## Required action
List every line below containing "type".

## Extracted material
= = = =

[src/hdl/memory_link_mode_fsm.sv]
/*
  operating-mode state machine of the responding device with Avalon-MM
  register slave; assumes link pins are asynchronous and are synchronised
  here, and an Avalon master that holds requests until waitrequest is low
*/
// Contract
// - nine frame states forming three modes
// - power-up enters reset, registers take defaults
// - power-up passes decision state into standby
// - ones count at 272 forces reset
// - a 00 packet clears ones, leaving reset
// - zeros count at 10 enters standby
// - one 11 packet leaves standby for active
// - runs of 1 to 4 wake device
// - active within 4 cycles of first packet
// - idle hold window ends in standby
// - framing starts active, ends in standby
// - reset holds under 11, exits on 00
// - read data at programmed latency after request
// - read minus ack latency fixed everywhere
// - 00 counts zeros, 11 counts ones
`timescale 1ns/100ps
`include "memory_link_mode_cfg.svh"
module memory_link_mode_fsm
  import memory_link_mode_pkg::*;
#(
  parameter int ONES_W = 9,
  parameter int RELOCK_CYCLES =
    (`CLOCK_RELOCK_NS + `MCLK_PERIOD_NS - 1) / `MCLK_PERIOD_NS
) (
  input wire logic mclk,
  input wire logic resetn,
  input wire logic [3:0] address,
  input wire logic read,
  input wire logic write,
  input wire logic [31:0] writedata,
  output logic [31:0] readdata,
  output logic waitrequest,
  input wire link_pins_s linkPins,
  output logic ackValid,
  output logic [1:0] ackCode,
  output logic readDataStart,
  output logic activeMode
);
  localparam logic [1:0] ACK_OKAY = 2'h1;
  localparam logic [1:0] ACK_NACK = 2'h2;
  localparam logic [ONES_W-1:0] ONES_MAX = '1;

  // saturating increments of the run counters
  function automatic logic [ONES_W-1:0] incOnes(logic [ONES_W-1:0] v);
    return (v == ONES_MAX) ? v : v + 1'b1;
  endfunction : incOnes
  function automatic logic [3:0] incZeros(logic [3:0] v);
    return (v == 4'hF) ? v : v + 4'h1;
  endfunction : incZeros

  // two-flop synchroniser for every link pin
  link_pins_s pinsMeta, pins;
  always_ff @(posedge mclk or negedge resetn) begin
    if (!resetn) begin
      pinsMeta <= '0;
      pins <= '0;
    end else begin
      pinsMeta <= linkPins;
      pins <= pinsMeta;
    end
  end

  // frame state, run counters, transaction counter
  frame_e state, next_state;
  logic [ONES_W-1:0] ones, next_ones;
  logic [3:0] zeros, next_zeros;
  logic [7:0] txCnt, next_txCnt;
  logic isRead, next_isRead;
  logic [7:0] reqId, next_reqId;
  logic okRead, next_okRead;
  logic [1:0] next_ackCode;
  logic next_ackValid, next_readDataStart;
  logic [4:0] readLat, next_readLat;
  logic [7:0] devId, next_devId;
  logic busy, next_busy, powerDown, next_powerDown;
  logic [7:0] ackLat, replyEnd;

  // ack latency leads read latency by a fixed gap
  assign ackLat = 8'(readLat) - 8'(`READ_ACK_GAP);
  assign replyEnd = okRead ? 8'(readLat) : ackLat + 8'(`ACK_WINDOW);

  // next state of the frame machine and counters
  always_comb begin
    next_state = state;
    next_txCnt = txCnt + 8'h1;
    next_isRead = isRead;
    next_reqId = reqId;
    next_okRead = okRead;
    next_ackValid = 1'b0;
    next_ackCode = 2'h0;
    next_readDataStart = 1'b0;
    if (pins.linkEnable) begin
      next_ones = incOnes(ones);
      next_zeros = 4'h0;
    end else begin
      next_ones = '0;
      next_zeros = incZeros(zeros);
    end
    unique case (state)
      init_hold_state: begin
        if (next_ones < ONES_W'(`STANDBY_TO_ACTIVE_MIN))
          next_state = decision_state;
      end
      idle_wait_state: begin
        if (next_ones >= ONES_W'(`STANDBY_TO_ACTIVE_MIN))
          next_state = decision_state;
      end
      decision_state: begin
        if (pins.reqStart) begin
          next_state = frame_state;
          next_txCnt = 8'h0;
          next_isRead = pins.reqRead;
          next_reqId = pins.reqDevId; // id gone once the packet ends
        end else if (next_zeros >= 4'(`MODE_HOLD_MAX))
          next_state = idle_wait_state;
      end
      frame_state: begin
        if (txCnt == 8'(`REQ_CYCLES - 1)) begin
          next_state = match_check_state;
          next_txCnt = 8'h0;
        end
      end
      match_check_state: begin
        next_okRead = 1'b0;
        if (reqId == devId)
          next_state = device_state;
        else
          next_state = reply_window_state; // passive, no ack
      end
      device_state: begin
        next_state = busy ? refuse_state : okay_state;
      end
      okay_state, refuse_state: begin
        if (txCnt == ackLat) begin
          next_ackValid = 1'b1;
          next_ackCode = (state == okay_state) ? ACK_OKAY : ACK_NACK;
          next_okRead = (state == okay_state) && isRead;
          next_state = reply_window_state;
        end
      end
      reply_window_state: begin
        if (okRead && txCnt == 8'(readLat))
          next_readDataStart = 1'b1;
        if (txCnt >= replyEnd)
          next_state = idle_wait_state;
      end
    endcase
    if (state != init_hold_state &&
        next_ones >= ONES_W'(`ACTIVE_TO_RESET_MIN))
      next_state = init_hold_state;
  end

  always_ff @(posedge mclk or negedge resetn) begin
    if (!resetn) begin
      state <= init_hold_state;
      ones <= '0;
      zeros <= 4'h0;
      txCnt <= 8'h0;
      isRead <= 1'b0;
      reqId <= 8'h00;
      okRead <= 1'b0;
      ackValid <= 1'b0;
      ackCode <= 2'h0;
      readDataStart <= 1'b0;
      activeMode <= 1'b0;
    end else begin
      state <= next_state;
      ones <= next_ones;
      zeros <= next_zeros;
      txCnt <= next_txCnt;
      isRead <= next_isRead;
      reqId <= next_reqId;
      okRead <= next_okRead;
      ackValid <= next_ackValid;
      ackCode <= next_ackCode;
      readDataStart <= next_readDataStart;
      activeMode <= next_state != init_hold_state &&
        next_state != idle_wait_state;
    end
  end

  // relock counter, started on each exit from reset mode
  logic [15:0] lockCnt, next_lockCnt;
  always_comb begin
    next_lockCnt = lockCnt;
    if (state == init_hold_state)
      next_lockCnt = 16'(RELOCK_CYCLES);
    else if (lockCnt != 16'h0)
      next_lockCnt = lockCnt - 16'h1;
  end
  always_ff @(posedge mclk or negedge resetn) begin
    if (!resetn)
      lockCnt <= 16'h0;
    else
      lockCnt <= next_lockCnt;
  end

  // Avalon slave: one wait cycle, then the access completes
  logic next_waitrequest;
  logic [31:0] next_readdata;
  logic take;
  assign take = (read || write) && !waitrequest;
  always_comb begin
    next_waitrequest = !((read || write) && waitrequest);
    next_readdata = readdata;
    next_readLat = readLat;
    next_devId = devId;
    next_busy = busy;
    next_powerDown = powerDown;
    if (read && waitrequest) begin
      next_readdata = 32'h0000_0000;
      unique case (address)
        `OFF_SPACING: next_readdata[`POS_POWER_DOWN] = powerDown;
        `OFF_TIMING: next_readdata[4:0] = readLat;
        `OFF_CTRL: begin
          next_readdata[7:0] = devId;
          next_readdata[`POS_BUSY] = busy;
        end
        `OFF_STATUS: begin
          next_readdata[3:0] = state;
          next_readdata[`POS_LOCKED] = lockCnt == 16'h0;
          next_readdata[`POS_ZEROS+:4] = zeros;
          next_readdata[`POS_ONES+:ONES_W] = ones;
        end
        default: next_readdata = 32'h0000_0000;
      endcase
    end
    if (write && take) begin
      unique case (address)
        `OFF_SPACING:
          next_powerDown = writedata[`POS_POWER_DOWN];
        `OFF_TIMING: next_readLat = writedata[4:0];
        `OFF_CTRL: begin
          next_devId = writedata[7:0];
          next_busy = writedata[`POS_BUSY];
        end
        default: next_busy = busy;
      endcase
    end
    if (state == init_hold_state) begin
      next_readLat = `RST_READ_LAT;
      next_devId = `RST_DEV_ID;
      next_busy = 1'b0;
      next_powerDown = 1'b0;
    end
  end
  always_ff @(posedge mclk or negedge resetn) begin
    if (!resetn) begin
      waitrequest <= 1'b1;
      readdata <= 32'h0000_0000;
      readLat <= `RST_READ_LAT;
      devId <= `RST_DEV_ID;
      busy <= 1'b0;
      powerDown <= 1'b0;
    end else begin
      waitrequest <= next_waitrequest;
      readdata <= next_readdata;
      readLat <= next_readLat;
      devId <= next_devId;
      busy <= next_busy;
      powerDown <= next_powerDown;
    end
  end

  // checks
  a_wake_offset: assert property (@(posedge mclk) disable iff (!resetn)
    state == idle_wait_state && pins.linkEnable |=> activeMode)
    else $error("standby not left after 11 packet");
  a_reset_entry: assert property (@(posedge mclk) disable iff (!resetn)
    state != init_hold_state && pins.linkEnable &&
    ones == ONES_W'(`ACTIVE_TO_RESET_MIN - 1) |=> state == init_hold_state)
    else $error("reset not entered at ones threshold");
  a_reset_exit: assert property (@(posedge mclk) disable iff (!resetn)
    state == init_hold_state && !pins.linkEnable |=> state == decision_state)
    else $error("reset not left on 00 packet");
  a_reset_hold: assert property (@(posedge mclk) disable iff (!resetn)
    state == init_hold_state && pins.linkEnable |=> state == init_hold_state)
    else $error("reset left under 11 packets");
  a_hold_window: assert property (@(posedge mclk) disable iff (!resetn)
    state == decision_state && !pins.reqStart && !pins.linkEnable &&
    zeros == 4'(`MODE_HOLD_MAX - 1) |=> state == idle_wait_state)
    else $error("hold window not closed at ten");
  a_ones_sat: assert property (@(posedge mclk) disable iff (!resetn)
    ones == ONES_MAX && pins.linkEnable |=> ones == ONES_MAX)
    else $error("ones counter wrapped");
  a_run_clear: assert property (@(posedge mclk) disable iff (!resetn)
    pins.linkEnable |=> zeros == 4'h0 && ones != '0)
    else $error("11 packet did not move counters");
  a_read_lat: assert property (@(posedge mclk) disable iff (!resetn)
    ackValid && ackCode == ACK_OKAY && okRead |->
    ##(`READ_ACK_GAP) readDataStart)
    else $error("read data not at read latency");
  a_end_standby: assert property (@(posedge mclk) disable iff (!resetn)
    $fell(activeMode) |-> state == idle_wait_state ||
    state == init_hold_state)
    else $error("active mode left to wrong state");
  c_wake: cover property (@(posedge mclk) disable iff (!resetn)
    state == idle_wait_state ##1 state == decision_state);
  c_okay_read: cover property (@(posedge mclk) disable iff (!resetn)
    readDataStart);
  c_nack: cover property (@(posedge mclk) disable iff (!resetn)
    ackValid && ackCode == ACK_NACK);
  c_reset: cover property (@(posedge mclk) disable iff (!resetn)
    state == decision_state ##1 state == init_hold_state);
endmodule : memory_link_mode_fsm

= = = =

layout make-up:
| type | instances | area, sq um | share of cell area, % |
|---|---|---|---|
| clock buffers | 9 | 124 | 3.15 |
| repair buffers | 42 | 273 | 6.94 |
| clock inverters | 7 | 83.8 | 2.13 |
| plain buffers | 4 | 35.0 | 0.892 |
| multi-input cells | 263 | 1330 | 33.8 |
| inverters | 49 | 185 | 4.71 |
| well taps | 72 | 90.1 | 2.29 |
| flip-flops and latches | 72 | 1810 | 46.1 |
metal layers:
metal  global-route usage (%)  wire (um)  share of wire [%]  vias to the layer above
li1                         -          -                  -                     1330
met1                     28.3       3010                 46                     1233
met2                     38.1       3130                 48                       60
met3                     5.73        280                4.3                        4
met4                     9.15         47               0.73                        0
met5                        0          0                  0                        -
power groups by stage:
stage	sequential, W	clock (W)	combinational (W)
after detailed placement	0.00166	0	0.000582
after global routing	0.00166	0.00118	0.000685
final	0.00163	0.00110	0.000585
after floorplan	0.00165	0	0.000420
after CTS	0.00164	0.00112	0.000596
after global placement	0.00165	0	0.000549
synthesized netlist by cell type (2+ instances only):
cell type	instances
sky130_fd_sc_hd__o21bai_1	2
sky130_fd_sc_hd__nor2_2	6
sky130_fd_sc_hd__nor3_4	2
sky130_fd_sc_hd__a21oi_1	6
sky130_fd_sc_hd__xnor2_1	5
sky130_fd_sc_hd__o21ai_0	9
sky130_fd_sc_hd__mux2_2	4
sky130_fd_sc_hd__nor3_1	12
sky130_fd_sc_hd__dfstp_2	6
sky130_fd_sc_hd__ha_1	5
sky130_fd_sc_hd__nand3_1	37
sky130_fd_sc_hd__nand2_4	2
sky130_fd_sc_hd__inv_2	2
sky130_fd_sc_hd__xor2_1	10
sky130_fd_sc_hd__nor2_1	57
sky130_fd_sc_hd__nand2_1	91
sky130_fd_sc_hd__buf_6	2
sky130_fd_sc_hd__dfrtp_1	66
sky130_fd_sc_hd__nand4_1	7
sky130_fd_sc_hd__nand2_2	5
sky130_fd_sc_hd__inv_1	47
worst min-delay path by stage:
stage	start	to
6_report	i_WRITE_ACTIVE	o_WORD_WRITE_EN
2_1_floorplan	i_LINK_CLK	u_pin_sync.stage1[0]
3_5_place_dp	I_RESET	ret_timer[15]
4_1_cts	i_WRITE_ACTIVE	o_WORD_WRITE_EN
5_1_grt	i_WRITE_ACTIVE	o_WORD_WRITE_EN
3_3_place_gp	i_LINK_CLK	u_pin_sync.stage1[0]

= = = =

## Solution to the exercise
| type | instances | area, sq um | share of cell area, % |
synthesized netlist by cell type (2+ instances only):
cell type	instances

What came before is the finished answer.